The killings, which took place in the rural South Korean city of Hwaseong during the late 1980s, inspired the 2003 South Korean mystery-thriller Memories of Murder, directed by Bong Joon-ho.
Bong’s film perfectly captured the frustration of the investigators, and the terror which gripped the citizens of Hwaseong.
The films iconic final scene featured the lead investigator (played by Song Kang-ho) staring directly into the camera, and was said to have been Bong’s way of sending a message to the killer.
Many believed the killer could have been among the audience members, watching the film to relive his crimes.
But unbeknownst to anyone at the time of the film’s release, the killer had already been caught.
Terror in Hwaseong
The killings began in late 1986, just as the country was undergoing an economic shift, with many people moving from the rural areas into the cities in search of employment and a better life.
Hwaseong itself straddled the urban-rural divide, with a growing urban area surrounded by rice paddy fields and farmhouses.

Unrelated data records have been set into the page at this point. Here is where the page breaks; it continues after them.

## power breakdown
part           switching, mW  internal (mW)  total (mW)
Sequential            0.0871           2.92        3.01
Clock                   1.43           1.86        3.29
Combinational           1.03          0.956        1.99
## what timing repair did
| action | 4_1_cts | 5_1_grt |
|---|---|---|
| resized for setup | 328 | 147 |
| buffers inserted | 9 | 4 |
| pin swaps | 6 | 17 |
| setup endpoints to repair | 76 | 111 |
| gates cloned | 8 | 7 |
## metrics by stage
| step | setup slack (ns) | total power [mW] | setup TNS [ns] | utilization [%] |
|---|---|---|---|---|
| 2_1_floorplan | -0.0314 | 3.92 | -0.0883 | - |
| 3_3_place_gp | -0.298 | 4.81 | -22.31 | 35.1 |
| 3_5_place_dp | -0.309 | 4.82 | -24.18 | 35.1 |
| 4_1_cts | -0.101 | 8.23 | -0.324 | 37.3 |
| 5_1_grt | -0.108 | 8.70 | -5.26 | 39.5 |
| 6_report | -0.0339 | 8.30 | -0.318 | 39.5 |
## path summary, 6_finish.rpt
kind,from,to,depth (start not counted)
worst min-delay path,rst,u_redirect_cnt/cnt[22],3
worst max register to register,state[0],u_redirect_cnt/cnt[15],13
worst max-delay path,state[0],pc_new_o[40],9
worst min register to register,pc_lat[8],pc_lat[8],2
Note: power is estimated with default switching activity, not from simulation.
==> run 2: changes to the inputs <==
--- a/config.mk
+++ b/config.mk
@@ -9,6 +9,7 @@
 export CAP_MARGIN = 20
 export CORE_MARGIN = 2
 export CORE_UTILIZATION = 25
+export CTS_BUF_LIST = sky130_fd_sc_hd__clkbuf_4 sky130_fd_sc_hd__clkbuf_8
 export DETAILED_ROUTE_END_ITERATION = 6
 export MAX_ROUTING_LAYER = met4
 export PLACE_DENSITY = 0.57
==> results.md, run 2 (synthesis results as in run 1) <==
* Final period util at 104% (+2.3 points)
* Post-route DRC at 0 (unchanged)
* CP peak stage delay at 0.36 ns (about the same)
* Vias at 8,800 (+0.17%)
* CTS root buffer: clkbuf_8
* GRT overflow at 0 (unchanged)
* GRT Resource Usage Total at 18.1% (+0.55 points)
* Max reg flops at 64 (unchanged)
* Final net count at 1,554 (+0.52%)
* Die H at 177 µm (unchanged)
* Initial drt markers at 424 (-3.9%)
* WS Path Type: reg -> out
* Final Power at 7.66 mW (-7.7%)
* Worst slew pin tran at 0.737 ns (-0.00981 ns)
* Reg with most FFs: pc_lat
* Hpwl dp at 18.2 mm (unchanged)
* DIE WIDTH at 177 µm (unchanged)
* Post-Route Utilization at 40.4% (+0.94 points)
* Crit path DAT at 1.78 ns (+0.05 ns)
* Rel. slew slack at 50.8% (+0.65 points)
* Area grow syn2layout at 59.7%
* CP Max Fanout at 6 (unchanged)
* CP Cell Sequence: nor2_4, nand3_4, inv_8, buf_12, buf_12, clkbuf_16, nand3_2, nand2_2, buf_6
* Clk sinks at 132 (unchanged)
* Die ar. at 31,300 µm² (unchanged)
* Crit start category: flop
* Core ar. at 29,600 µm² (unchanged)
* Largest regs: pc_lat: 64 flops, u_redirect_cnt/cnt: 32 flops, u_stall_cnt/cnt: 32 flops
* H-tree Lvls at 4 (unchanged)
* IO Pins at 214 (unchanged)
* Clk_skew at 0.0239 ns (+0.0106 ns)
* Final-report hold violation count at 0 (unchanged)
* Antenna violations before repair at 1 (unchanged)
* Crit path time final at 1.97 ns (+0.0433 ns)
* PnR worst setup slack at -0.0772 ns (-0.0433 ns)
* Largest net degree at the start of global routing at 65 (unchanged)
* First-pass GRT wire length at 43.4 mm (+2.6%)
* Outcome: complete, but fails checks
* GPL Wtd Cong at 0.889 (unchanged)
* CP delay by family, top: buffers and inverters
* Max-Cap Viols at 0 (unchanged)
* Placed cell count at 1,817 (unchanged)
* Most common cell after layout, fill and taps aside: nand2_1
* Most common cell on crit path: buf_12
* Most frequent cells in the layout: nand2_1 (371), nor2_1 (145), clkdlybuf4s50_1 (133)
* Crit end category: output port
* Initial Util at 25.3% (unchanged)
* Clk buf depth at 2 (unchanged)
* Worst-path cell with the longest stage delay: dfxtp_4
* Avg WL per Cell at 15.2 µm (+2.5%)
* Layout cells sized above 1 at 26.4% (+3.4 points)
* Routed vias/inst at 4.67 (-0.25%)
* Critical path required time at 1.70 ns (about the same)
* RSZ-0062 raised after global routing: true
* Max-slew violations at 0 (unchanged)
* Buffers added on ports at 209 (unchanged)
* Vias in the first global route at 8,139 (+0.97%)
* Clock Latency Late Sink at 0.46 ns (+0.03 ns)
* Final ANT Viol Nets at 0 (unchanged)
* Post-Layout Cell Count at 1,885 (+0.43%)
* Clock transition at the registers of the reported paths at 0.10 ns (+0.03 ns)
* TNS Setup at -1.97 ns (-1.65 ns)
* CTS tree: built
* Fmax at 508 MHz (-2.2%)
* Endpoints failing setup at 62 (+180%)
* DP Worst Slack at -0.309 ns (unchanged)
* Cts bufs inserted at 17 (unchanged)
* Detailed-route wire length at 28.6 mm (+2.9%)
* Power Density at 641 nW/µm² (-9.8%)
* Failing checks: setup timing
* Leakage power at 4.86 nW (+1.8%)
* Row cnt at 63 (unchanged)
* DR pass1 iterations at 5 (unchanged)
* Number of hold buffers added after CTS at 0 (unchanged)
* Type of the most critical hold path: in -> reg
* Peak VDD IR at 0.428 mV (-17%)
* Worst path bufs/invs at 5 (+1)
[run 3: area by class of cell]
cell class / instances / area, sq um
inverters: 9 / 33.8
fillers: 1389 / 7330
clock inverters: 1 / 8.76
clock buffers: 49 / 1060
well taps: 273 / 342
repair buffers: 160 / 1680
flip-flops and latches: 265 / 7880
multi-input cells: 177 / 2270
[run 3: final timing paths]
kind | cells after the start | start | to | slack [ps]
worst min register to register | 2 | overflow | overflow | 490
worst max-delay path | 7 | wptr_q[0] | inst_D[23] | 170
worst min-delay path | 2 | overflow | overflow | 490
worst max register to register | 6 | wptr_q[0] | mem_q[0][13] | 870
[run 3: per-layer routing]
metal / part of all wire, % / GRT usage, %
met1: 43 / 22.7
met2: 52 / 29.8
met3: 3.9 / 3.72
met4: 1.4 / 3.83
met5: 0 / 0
**src/rtl/counter_bank_pkg.sv**
```systemverilog
// Shared encodings for the counter bank: channel modes, channel run state and
// the reset value of the saturate-mode terminal-count arming bit.
package counter_bank_pkg;

    localparam logic [1:0] MODE_WRAP    = 2'b00;
    localparam logic [1:0] MODE_SAT     = 2'b01;
    localparam logic [1:0] MODE_ONESHOT = 2'b10;

    typedef enum logic {
        ST_RUN  = 1'b0,
        ST_DONE = 1'b1
    } chan_state_e;

    localparam logic ARMED_RST = 1'b1;

endpackage

```
**src/rtl/counter_chan.sv**
```systemverilog
// One programmable counter channel: clear/load/step with wrap, saturate and
// one-shot terminal behaviour, registered tc pulse and sticky wrap flag.
module counter_chan
    import counter_bank_pkg::*;
#(
    parameter int WIDTH = 8
) (
    input  logic             clk,
    input  logic             rst_n,
    input  logic             clr_i,
    input  logic             load_i,
    input  logic [WIDTH-1:0] load_val_i,
    input  logic             en_i,
    input  logic             dir_i,
    input  logic [1:0]       mode_i,
    input  logic [WIDTH-1:0] max_val_i,
    input  logic             wrap_ack_i,
    output logic [WIDTH-1:0] cnt_o,
    output logic             eq_o,
    output logic             tc_o,
    output logic             wrapped_o,
    output logic             done_o
);

    localparam logic [WIDTH-1:0] ONE = WIDTH'(1);

    logic [WIDTH-1:0] cnt_q, cnt_d;
    chan_state_e      state_q, state_d;
    logic             tc_q, tc_d;
    logic             wrapped_q, wrapped_d;
    logic             armed_q, armed_d;

    logic             halted;
    logic             terminal;
    logic [WIDTH-1:0] limit;
    logic [WIDTH-1:0] load_clamped;

    // Up is terminal at or beyond max_val so a lowered max_val still catches a running count.
    assign terminal     = dir_i ? (cnt_q >= max_val_i) : (cnt_q == '0);
    assign limit        = dir_i ? max_val_i : '0;
    assign load_clamped = (load_val_i > max_val_i) ? max_val_i : load_val_i;
    assign halted       = (state_q == ST_DONE) && (mode_i == MODE_ONESHOT);

    always_comb begin
        cnt_d     = cnt_q;
        state_d   = state_q;
        tc_d      = 1'b0;
        armed_d   = armed_q;
        wrapped_d = wrapped_q & ~wrap_ack_i;
        if (clr_i) begin
            cnt_d   = '0;
            state_d = ST_RUN;
            armed_d = 1'b1;
        end else if (load_i) begin
            cnt_d   = load_clamped;
            state_d = ST_RUN;
            armed_d = 1'b1;
        end else begin
            if (state_q == ST_DONE && mode_i != MODE_ONESHOT) begin
                state_d = ST_RUN;
            end
            if (en_i && !halted) begin
                armed_d = 1'b1;
                if (!terminal) begin
                    cnt_d = dir_i ? (cnt_q + ONE) : (cnt_q - ONE);
                end else begin
                    case (mode_i)
                        MODE_SAT: begin
                            // A clamp onto a moved limit counts as a fresh arrival.
                            tc_d    = armed_q | (cnt_q != limit);
                            cnt_d   = limit;
                            armed_d = 1'b0;
                        end
                        MODE_ONESHOT: begin
                            tc_d    = 1'b1;
                            cnt_d   = limit;
                            state_d = ST_DONE;
                        end
                        default: begin
                            tc_d      = 1'b1;
                            cnt_d     = dir_i ? '0 : max_val_i;
                            wrapped_d = 1'b1;
                        end
                    endcase
                end
            end
        end
    end

    always_ff @(posedge clk or negedge rst_n) begin
        if (!rst_n) begin
            cnt_q     <= '0;
            state_q   <= ST_RUN;
            tc_q      <= 1'b0;
            wrapped_q <= 1'b0;
            armed_q   <= ARMED_RST;
        end else begin
            cnt_q     <= cnt_d;
            state_q   <= state_d;
            tc_q      <= tc_d;
            wrapped_q <= wrapped_d;
            armed_q   <= armed_d;
        end
    end

    assign cnt_o     = cnt_q;
    assign eq_o      = (cnt_q == max_val_i);
    assign tc_o      = tc_q;
    assign wrapped_o = wrapped_q;
    assign done_o    = (state_q == ST_DONE);

endmodule

```
**src/rtl/counter_bank.sv**
```systemverilog
// Bank of NCH independent programmable counters; this level only slices the
// shared buses onto one counter_chan per channel.
module counter_bank
    import counter_bank_pkg::*;
#(
    parameter int WIDTH = 8,
    parameter int NCH   = 4
) (
    input  logic                 clk,
    input  logic                 rst_n,
    input  logic [NCH-1:0]       clr,
    input  logic [NCH-1:0]       load,
    input  logic [NCH*WIDTH-1:0] load_val,
    input  logic [NCH-1:0]       en,
    input  logic [NCH-1:0]       dir,
    input  logic [2*NCH-1:0]     mode,
    input  logic [NCH*WIDTH-1:0] max_val,
    input  logic [NCH-1:0]       wrap_ack,
    output logic [NCH*WIDTH-1:0] cnt,
    output logic [NCH-1:0]       eq,
    output logic [NCH-1:0]       tc,
    output logic [NCH-1:0]       wrapped,
    output logic [NCH-1:0]       done
);

    for (genvar i = 0; i < NCH; i++) begin : g_chan
        counter_chan #(
            .WIDTH(WIDTH)
        ) u_chan (
            .clk       (clk),
            .rst_n     (rst_n),
            .clr_i     (clr[i]),
            .load_i    (load[i]),
            .load_val_i(load_val[i*WIDTH +: WIDTH]),
            .en_i      (en[i]),
            .dir_i     (dir[i]),
            .mode_i    (mode[2*i +: 2]),
            .max_val_i (max_val[i*WIDTH +: WIDTH]),
            .wrap_ack_i(wrap_ack[i]),
            .cnt_o     (cnt[i*WIDTH +: WIDTH]),
            .eq_o      (eq[i]),
            .tc_o      (tc[i]),
            .wrapped_o (wrapped[i]),
            .done_o    (done[i])
        );
    end

endmodule

```
$ cat src/rtl/sdram_init_cfg.sv
// sdram_init_cfg: parametrised SDRAM power-up initialisation sequencer.
// Issues NOP wait, PRECHARGE all, AR_TIMES x AUTO_REFRESH and LOAD_MODE_REGISTER,
// then sits in END until init_req asks for a re-init (power-up wait skipped).
// Optional feature macro SDRAM_INIT_EMR_EN adds an extended mode register load
// (ba=10, addr=EMR_VALUE) followed by a T_MRD_CLK wait before END.
// Ports:
//   sys_clk, sys_rst_n : clock, asynchronous active-low reset
//   init_req           : re-init pulse, honoured only in END
//   init_cmd           : {cs#,ras#,cas#,we#}, registered
//   init_ba, init_addr : bank and address, registered
//   init_busy/init_end : sequence in progress / init complete (complementary)
module sdram_init_cfg #(
    parameter int         CLK_FREQ_MHZ = 100,
    parameter int         POWERUP_US   = 100,
    parameter int         T_RP_CLK     = 2,
    parameter int         T_RFC_CLK    = 7,
    parameter int         T_MRD_CLK    = 2,
    parameter int         AR_TIMES     = 2,
    parameter int         ADDR_W       = 13,
    parameter logic [2:0] CAS_LAT      = 3'd3,
    parameter logic       BURST_TYPE   = 1'b0,
    parameter logic [2:0] BURST_LEN    = 3'b111,
    parameter logic       WB_MODE      = 1'b0
`ifdef SDRAM_INIT_EMR_EN
    ,
    parameter logic [ADDR_W-1:0] EMR_VALUE = '0
`endif
) (
    input  logic              sys_clk,
    input  logic              sys_rst_n,
    input  logic              init_req,
    output logic [3:0]        init_cmd,
    output logic [1:0]        init_ba,
    output logic [ADDR_W-1:0] init_addr,
    output logic              init_busy,
    output logic              init_end
);
    localparam int PU    = CLK_FREQ_MHZ * POWERUP_US;
    localparam int W_PU  = PU < 1 ? 1 : PU;
    localparam int W_RP  = T_RP_CLK < 1 ? 1 : T_RP_CLK;
    localparam int W_RFC = T_RFC_CLK < 1 ? 1 : T_RFC_CLK;
    localparam int W_MRD = T_MRD_CLK < 1 ? 1 : T_MRD_CLK;
    localparam int M1    = W_PU > W_RP ? W_PU : W_RP;
    localparam int M2    = W_RFC > W_MRD ? W_RFC : W_MRD;
    localparam int W_MAX = M1 > M2 ? M1 : M2;
    localparam int CW    = $clog2(W_MAX) + 1;
    localparam logic [3:0] AR_N = 4'(AR_TIMES);
    localparam logic [3:0] NOP = 4'b0111, PRE_C = 4'b0010, AR_C = 4'b0001, LMR_C = 4'b0000;
    localparam logic [ADDR_W-1:0] LMR_ADDR =
        {{(ADDR_W-10){1'b0}}, WB_MODE, 2'b00, CAS_LAT, BURST_TYPE, BURST_LEN};

    typedef enum logic [3:0] {IDLE, PRE, TRP, AR, TRFC, LMR, TMRD, EMR, TEMR, END} state_t;

    state_t            state, nxt;
    logic [CW-1:0]     cnt, wait_last;
    logic [3:0]        rcnt;
    logic              done;
    logic [3:0]        cmd_d;
    logic [1:0]        ba_d;
    logic [ADDR_W-1:0] addr_d;

    // wait counter restarts whenever the state changes, so it clears on every wait entry
    always_ff @(posedge sys_clk or negedge sys_rst_n) begin
        if (!sys_rst_n) begin
            state     <= IDLE;
            cnt       <= '0;
            rcnt      <= '0;
            init_cmd  <= NOP;
            init_ba   <= 2'b11;
            init_addr <= '1;
            init_busy <= 1'b1;
            init_end  <= 1'b0;
        end else begin
            state     <= nxt;
            cnt       <= (nxt != state) ? '0 : cnt + 1'b1;
            rcnt      <= (nxt == PRE) ? '0 : (state == AR) ? rcnt + 1'b1 : rcnt;
            init_cmd  <= cmd_d;
            init_ba   <= ba_d;
            init_addr <= addr_d;
            init_busy <= state != END;
            init_end  <= state == END;
        end
    end

    always_comb begin
        wait_last = state == IDLE ? CW'(W_PU - 1) :
                    state == TRP  ? CW'(W_RP - 1) :
                    state == TRFC ? CW'(W_RFC - 1) : CW'(W_MRD - 1);
        done = cnt == wait_last;
    end

    always_comb begin
        nxt = state;
        case (state)
            IDLE: nxt = done ? PRE : IDLE;
            PRE:  nxt = TRP;
            TRP:  nxt = done ? AR : TRP;
            AR:   nxt = TRFC;
            TRFC: nxt = !done ? TRFC : (rcnt < AR_N) ? AR : LMR;
            LMR:  nxt = TMRD;
`ifdef SDRAM_INIT_EMR_EN
            TMRD: nxt = done ? EMR : TMRD;
            EMR:  nxt = TEMR;
            TEMR: nxt = done ? END : TEMR;
`else
            TMRD: nxt = done ? END : TMRD;
`endif
            END:  nxt = init_req ? PRE : END;
            default: nxt = IDLE;
        endcase
    end

    always_comb begin
        cmd_d  = state == PRE ? PRE_C : state == AR ? AR_C : state == LMR ? LMR_C : NOP;
        ba_d   = state == LMR ? 2'b00 : 2'b11;
        addr_d = state == LMR ? LMR_ADDR : '1;
`ifdef SDRAM_INIT_EMR_EN
        if (state == EMR) begin
            cmd_d  = LMR_C;
            ba_d   = 2'b10;
            addr_d = EMR_VALUE;
        end
`endif
    end
endmodule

On Sept 15, 1986, the body of a 71-year-old woman was found in a field. She had been strangled on her way back from visiting her daughter.
Over the next year, the bodies of six more women, aged between 19 and 54, were discovered around Hwaseong, left in canals, by river embankments and in a paddy field.

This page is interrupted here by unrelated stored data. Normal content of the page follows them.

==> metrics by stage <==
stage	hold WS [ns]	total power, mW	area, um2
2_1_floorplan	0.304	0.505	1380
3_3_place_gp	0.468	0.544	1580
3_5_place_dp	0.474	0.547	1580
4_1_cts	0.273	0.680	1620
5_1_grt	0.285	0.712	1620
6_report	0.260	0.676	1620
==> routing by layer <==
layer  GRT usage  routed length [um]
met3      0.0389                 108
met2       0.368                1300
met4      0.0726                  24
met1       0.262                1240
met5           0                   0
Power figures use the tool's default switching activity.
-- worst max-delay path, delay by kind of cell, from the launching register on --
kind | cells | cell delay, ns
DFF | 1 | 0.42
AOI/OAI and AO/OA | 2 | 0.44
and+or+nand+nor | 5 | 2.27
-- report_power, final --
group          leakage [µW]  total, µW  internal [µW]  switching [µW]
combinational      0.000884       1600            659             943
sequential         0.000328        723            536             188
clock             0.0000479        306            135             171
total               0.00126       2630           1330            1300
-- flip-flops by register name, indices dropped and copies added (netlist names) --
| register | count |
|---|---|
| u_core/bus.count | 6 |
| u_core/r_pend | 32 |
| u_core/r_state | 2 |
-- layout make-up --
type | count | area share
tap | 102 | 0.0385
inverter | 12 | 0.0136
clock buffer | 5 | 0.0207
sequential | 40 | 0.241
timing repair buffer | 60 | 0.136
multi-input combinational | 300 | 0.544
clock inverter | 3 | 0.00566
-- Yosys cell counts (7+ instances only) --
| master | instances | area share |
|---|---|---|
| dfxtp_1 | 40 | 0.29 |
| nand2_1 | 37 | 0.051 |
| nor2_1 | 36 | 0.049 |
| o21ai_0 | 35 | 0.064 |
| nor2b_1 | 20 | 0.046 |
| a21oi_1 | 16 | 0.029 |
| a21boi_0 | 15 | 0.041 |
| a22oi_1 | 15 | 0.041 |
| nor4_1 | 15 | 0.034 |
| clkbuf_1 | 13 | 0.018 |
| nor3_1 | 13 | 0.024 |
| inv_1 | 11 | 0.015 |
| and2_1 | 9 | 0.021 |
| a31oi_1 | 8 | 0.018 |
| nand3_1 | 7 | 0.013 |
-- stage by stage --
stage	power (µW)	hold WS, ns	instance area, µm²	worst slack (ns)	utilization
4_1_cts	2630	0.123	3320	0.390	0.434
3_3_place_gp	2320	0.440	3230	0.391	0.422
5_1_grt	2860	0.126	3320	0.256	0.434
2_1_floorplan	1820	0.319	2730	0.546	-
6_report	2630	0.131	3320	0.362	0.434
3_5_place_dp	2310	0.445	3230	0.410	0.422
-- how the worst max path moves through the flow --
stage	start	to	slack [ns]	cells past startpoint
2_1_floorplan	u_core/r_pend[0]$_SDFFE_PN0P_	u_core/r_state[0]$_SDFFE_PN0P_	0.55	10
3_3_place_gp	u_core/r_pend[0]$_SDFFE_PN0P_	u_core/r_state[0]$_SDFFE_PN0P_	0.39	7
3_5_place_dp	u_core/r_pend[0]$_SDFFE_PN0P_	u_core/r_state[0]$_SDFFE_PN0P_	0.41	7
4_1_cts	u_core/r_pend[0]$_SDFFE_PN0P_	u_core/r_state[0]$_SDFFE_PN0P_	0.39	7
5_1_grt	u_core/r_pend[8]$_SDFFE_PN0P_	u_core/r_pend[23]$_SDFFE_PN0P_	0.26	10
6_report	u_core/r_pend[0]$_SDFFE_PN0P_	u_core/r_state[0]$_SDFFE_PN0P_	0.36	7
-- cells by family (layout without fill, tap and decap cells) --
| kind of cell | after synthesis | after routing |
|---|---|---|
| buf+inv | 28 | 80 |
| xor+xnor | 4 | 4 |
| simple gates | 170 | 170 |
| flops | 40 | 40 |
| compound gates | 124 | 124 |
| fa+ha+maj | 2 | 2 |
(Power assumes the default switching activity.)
===== config.mk =====
export PLATFORM = sky130hd
export DESIGN_NAME = sm4_key_schedule
export DESIGN_NICKNAME = d
export VERILOG_FILES = /design/src/rtl/sm4_encryptor_pkg.sv /design/src/rtl/sm4_key_round.sv /design/src/rtl/sm4_key_schedule.sv
export SDC_FILE = /design/constraint.sdc
export NUM_CORES = 2
export LEC_CHECK = 0
export BUFFER_PORTS_ARGS = -buffer_cell sky130_fd_sc_hd__buf_2
export CAP_MARGIN = 25
export CORE_ASPECT_RATIO = 1.75
export CORE_MARGIN = 2
export CORE_UTILIZATION = 25
export DETAILED_ROUTE_END_ITERATION = 8
export HOLD_SLACK_MARGIN = 0.15
export PLACE_DENSITY_LB_ADDON = 0.1
export REMOVE_ABC_BUFFERS = 1
export SLEW_MARGIN = 20
export SYNTH_ARGS = -nofsm -noshare
export SYNTH_HDL_FRONTEND = slang
export SYNTH_SLANG_ARGS = --single-unit

===== constraint.sdc =====
create_clock -name clk_i -period 87.9 [get_ports clk_i]
set_input_delay 4.395 -clock clk_i [delete_from_list [all_inputs] [get_ports clk_i]]
set_output_delay 4.395 -clock clk_i [all_outputs]
set_load 0.01 [all_outputs]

The killer had strangled them all, either using his hands or pieces of their clothing. Many of them were bound and gagged with their underwear or socks.

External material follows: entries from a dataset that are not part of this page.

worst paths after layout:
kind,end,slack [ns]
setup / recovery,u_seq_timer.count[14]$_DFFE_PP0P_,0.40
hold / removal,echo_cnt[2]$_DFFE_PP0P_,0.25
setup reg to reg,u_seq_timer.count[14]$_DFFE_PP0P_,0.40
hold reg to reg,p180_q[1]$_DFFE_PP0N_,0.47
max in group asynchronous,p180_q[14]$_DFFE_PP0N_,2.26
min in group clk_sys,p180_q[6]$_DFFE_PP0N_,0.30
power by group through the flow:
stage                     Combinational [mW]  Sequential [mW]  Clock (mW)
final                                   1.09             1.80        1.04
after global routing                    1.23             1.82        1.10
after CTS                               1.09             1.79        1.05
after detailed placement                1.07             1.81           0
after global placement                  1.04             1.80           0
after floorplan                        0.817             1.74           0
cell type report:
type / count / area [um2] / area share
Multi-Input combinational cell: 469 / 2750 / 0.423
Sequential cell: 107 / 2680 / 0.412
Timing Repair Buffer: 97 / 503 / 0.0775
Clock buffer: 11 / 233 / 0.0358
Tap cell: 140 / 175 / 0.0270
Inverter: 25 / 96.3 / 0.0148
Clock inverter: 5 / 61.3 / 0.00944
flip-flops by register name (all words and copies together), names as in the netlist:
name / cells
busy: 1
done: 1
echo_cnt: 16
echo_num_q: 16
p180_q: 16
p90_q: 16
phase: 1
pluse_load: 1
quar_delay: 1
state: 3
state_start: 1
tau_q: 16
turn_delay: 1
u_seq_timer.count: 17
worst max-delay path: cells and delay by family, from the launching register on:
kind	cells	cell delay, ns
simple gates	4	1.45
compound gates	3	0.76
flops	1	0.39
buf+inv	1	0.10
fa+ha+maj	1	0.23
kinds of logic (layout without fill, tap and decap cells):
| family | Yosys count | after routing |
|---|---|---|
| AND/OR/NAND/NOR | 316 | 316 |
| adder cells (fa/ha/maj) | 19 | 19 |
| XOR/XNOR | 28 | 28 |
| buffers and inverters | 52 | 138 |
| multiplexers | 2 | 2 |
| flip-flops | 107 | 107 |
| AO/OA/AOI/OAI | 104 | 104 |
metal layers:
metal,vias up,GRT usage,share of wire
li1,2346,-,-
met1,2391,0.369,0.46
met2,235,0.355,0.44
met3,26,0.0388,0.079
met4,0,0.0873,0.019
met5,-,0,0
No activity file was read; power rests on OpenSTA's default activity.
[config.mk]
export PLATFORM = sky130hd
export DESIGN_NAME = gbc_gamepak_responder
export DESIGN_NICKNAME = d
export VERILOG_FILES = /design/src/rtl/gbc_gamepak_pkg.sv /design/src/rtl/gbc_pak_synchronizer.sv /design/src/rtl/gbc_gamepak_responder.sv
export SDC_FILE = /design/constraint.sdc
export NUM_CORES = 1
export LEC_CHECK = 0
export CAP_MARGIN = 20
export CORE_UTILIZATION = 40
export DETAILED_ROUTE_END_ITERATION = 10
export HOLD_SLACK_MARGIN = 0.15
export PLACE_DENSITY = 0.61
export REMOVE_ABC_BUFFERS = 1
export SYNTH_ARGS = -nofsm -noshare
export SYNTH_HDL_FRONTEND = slang
export SYNTH_HIERARCHICAL = 1
export SYNTH_SLANG_ARGS = --single-unit
[constraint.sdc]
create_clock -name clk -period 4.1 [get_ports clk]
set_input_delay 1.025 -clock clk [delete_from_list [all_inputs] [get_ports clk]]
set_output_delay 1.025 -clock clk [all_outputs]
set_load 0.05 [all_outputs]
--- src/rtl/fnd_pkg.sv ---
// Shared definitions for the seven-segment (FND) driver and its capture monitor.
// Glyph table is indexed by nibble value, segment a in bit 0.
package fnd_pkg;

    localparam int NUM_GLYPHS = 16;

    localparam logic [6:0] GLYPH_TBL [NUM_GLYPHS] = '{
        7'h3F, 7'h06, 7'h5B, 7'h4F, 7'h66, 7'h6D, 7'h7D, 7'h07,
        7'h7F, 7'h6F, 7'h77, 7'h7C, 7'h39, 7'h5E, 7'h79, 7'h71
    };

    localparam logic SEL_LO = 1'b0;
    localparam logic SEL_HI = 1'b1;

    typedef enum logic [1:0] {
        ST_SYNC    = 2'd0,
        ST_HAVE_LO = 2'd1,
        ST_HAVE_HI = 2'd2
    } fsm_state_t;

endpackage

--- src/rtl/fnd_glyph_decode.sv ---
// Combinational glyph-to-nibble decoder; anything outside the 16-entry table
// (blank included) reports o_valid=0.
module fnd_glyph_decode (
    input  logic [6:0] i_seg,
    output logic       o_valid,
    output logic [3:0] o_nibble
);
    import fnd_pkg::*;

    always_comb begin
        o_valid  = 1'b0;
        o_nibble = 4'h0;
        for (int i = 0; i < NUM_GLYPHS; i++) begin
            if (i_seg == GLYPH_TBL[i]) begin
                o_valid  = 1'b1;
                o_nibble = 4'(i);
            end
        end
    end

endmodule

Most of the women had their genitals mutilated in some way, horrifying investigators. One had been penetrated by an umbrella, another had peach slices inserted into her body.
Semen had been discovered on most of the bodies, but with forensic science still in its infancy, police were only able to determine the blood type of the perpetrator, and none of the samples collected returned any conclusive results.
Throughout that dark period, dozens of other women in Hwaseong reported being raped, and were able to describe their attacker as a young man in his 20s, with short hair, narrow eyes and a sharp nose.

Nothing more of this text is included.